Thermokarst terrain: pan-Arctic distribution and soil carbon vulnerability

Thursday, 17 December 2015: 13:40
2004 (Moscone West)
David Olefeldt1, Santonu Goswami2, Guido Grosse3, Daniel J Hayes4, Gustaf Hugelius5, Peter Kuhry5, Anthony David McGuire6, Vladimir E Romanovsky7, Britta Sannel5, Edward Schuur8 and Merritt R Turetsky9, (1)University of Alberta, Edmonton, AB, Canada, (2)Oak Ridge National Laboratory, Oak Ridge, TN, United States, (3)Alfred Wegener Institute Helmholtz-Center for Polar and Marine Research Potsdam, Potsdam, Germany, (4)University of Maine, Orono, ME, United States, (5)Stockholm University, Stockholm, Sweden, (6)University of Alaska Fairbanks, Institute of Arctic Biology, Fairbanks, AK, United States, (7)University of Alaska Fairbanks, Fairbanks, AK, United States, (8)Northern Arizona University, Flagstaff, AZ, United States, (9)University of Guelph, Guelph, ON, Canada
Development of thermokarst landforms through the thawing of ice-rich permafrost soils is expected to accelerate in the northern hemisphere due to ongoing climate change.
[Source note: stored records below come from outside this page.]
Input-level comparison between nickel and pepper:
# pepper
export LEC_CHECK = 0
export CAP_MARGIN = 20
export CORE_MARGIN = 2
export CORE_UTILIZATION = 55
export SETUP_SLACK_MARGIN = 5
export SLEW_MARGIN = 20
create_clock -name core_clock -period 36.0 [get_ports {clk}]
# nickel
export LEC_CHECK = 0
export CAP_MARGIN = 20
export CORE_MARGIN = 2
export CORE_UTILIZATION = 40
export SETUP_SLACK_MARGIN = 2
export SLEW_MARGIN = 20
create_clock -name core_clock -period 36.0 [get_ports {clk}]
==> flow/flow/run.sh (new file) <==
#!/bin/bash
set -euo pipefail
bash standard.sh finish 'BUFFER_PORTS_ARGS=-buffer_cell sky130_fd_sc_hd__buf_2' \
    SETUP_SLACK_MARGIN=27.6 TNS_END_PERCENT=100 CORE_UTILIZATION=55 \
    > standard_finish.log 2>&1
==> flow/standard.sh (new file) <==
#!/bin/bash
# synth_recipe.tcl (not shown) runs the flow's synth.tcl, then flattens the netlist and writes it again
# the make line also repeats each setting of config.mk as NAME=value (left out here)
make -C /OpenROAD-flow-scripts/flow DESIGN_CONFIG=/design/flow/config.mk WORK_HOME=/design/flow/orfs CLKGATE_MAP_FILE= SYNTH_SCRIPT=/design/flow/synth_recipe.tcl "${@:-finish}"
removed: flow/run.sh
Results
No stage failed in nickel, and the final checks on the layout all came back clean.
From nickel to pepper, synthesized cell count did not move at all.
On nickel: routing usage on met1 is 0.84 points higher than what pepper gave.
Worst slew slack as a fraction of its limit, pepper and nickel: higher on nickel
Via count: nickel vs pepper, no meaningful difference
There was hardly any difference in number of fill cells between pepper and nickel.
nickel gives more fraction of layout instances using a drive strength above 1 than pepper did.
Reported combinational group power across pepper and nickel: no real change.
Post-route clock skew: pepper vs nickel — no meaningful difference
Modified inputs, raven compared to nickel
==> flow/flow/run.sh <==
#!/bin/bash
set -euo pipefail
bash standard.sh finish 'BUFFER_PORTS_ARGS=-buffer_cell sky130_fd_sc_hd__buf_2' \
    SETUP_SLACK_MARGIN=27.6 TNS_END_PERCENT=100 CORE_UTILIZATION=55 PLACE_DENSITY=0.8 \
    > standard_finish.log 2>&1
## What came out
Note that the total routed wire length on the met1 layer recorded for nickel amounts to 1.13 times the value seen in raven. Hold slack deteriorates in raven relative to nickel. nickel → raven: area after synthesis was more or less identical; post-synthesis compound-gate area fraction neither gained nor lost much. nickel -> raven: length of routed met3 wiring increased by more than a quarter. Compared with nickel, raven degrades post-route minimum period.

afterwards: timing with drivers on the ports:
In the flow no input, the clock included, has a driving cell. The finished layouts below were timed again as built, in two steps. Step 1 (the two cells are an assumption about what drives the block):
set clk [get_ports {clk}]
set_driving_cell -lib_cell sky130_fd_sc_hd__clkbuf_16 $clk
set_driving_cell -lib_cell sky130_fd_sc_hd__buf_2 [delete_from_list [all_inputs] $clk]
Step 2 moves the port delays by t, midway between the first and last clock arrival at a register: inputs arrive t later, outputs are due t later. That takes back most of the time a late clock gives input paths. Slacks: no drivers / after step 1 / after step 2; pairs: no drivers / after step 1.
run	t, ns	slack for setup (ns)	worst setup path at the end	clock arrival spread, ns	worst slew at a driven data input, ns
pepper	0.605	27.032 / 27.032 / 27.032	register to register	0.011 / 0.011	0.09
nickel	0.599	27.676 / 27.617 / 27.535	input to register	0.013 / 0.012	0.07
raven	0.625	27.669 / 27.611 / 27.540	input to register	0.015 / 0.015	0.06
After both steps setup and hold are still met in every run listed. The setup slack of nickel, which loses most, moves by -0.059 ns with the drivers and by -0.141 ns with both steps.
Source: an optimization exercise on an open RTL-to-GDS flow (aim: small area, a short achievable clock period and few clock cycles per item). Production flows keep margins and buffers that such runs may drop.
At most, simulation tests tie the RTL to the original design; equivalence was not proved.

== run 5 ==
==> flow/design.v <==
module s16_decoder (
    input  wire        clk,
    input  wire        rst,         
    input  wire        in_valid,
    output wire        in_ready,
    input  wire [31:0] in_word,
    input  wire        in_first,    
    input  wire [15:0] in_len,      
    output reg         out_valid,
    input  wire        out_ready,
    output wire [27:0] out_value,
    output wire        out_last
);
    function automatic [3:0] next_width(input [3:0] s, input [4:0] l);
        begin
            case (s)
                0:  next_width = 1;
                1:  next_width = (l < 15) ? 1 : 2;
                2:  next_width = (l < 8) ? 1 : (l < 15) ? 2 : 1;
                3:  next_width = (l < 8) ? 2 : 1;
                4:  next_width = 2;
                5:  next_width = 3;
                6:  next_width = (l < 4) ? 3 : 4;
                7:  next_width = 4;
                8:  next_width = (l < 3) ? 4 : 5;
                9:  next_width = (l < 5) ? 5 : 4;
                10: next_width = (l < 3) ? 5 : 6;
                11: next_width = (l < 4) ? 6 : 5;
                12: next_width = 7;
                13: next_width = 9;
                default: next_width = 14;
            endcase
        end
    endfunction
    function automatic [4:0] first_width(input [3:0] s);
        begin
            case (s)
                0, 2, 3: first_width = 1;
                1, 4:    first_width = 2;
                6:       first_width = 3;
                5, 7, 9: first_width = 4;
                8, 11:   first_width = 5;
                10:      first_width = 6;
                12:      first_width = 7;
                13:      first_width = 10;
                14:      first_width = 14;
                default: first_width = 28;
            endcase
        end
    endfunction
    function automatic [4:0] slots_less_one(input [3:0] s);
        begin
            case (s)
                0:  slots_less_one = 27;
                1, 2, 3: slots_less_one = 20;
                4:  slots_less_one = 13;
                5:  slots_less_one = 8;
                6:  slots_less_one = 7;
                7:  slots_less_one = 6;
                8, 9: slots_less_one = 5;
                10, 11: slots_less_one = 4;
                12: slots_less_one = 3;
                13: slots_less_one = 2;
                14: slots_less_one = 1;
                default: slots_less_one = 0;
            endcase
        end
    endfunction
    reg [27:0] data;      
    reg [3:0]  sel;       
    reg [4:0]  left;      
    reg [4:0]  width;     
    reg [15:0] remain;    
    reg        list_end;   
    reg        word_done;  
    wire ge3  = width[4] | width[3] | width[2];
    wire ge9  = width[4] | width[3];
    wire [27:0] mask;
    assign mask[0]     = 1'b1;
    assign mask[1]     = ge3 | width[1];
    assign mask[2]     = ge3 | (width[1] & width[0]);
    assign mask[3]     = ge3;
    assign mask[4]     = ge9 | (width[2] & (width[1] | width[0]));
    assign mask[5]     = ge9 | (width[2] & width[1]);
    assign mask[6]     = ge9 | (width[2] & width[1] & width[0]);
    assign mask[8:7]   = {2{ge9}};
    assign mask[9]     = width[4] | (width[3] & width[1]);
    assign mask[13:10] = {4{width[4] | (width[3] & width[2])}};
    assign mask[27:14] = {14{width[4]}};
    assign out_value = data & mask;
    assign out_last  = list_end;
    wire [27:0] sh1 = width[0] ? {data[27],    data[27:1]} : data;
    wire [27:0] sh2 = width[1] ? {sh1[27:26],  sh1[27:2]}  : sh1;
    wire [27:0] sh4 = width[2] ? {sh2[27:24],  sh2[27:4]}  : sh2;
    wire [27:0] shifted = width[3] ? {sh4[27:18], sh4[25:8]} : sh4;
    wire take = out_valid && out_ready;
    assign in_ready = !out_valid || (out_ready && word_done);
    wire accept = in_valid && in_ready;
    always @(posedge clk) begin
        if (rst) begin
            out_valid <= 1'b0;
        end else if (accept) begin
            out_valid <= 1'b1;
        end else if (take && word_done) begin
            out_valid <= 1'b0;
        end
        if (accept) begin
            data  <= in_word[27:0];
            sel   <= in_word[31:28];
            left  <= slots_less_one(in_word[31:28]);
            width <= first_width(in_word[31:28]);
        end else if (take) begin
            data  <= shifted;
            left  <= left - 5'd1;
            width <= {1'b0, next_width(sel, left)};
        end
        if (accept && in_first)
            remain <= in_len;
        else if (take)
            remain <= remain - 16'd1;
        if (accept) begin
            list_end  <= in_first ? (in_len == 16'd1) : take ? (remain == 16'd2) : (remain == 16'd1);
            word_done <= in_first ? (in_len == 16'd1) : take ? (remain == 16'd2) : (remain == 16'd1);
            if (in_word[31:28] == 4'd15)
                word_done <= 1'b1;
        end else if (take) begin
            list_end  <= (remain == 16'd2);
            word_done <= (remain == 16'd2) || (left == 5'd1);
        end
    end
endmodule
export LEC_CHECK = 0
export CAP_MARGIN = 20
export CORE_MARGIN = 2
export CORE_UTILIZATION = 70
export SLEW_MARGIN = 20
create_clock -name core_clock -period 8.0 [get_ports {clk}]
standard.sh (not shown) runs the stock make flow with config.mk's settings and CLKGATE_MAP_FILE= SYNTH_SCRIPT=/design/flow/synth_recipe.tcl, a recipe that flattens the netlist after the stock synthesis.
==> flow/flow/run.sh <==
#!/bin/bash
set -euo pipefail
bash standard.sh \
  "BUFFER_PORTS_ARGS=-buffer_cell sky130_fd_sc_hd__buf_1" \
  "SETUP_SLACK_MARGIN=4.6" \
  "CTS_ARGS=-sink_clustering_enable -repair_clock_nets -buf_list sky130_fd_sc_hd__clkbuf_8 -sink_clustering_size 30 -dont_use_dummy_load" \
  finish > standard.log 2>&1
Run 5 went all the way through the flow, and no timing, DRC or antenna check failed.
Background: an optimization exercise with open tools, aiming at small area, a short achievable clock period and few clock cycles per item. Do not read the settings as production practice.
The RTL of this run was laid out without a check of its function.

File: flow/config.mk
export PLATFORM = sky130hd
export DESIGN_NAME = hrd_spim_engine
export DESIGN_NICKNAME = hrd_spim_engine
export VERILOG_FILES = /design/flow/design.v
export SDC_FILE = /design/flow/constraint.sdc
export NUM_CORES = 4
export LEC_CHECK = 0
export CAP_MARGIN = 20
export CORE_MARGIN = 2
export CORE_UTILIZATION = 40
export SLEW_MARGIN = 20
File: flow/constraint.sdc
create_clock -name core_clock -period 22.0 [get_ports {clk}]
set_input_delay 4.4000 -clock core_clock [delete_from_list [all_inputs] [get_ports {clk}]]
set_output_delay 4.4000 -clock core_clock [all_outputs]
set_load 0.01 [all_outputs]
This can damage infrastructure but also drastically impact landscape soil carbon storage and greenhouse gas emissions. Here we present a first circumpolar assessment of the spatial extent and distribution of thermokarst terrain, defined as landscapes where thermokarst landforms either have developed or potentially can develop. We differentiate between wetland, lake and hillslope thermokarst terrain types, and assess regional coverage of each type using geographical information of landscape characteristics, including ground ice content, soil type, topography, biome, and permafrost zone. Each thermokarst terrain type is estimated to occupy 5 to 8% of the northern boreal and tundra permafrost region, but otherwise differ markedly in their spatial distribution and projected exposure to climate change. With high soil organic carbon content, thermokarst terrain is estimated to store a disproportionate 30% of the total permafrost region soil organic carbon stock in the upper 3 meters of soil, and potentially more than half when accounting for deeper carbon stores. This first-order estimate of the distribution of northern thermokarst terrain is an essential step for assessing soil carbon vulnerability to thaw and the magnitude of the permafrost carbon feedback.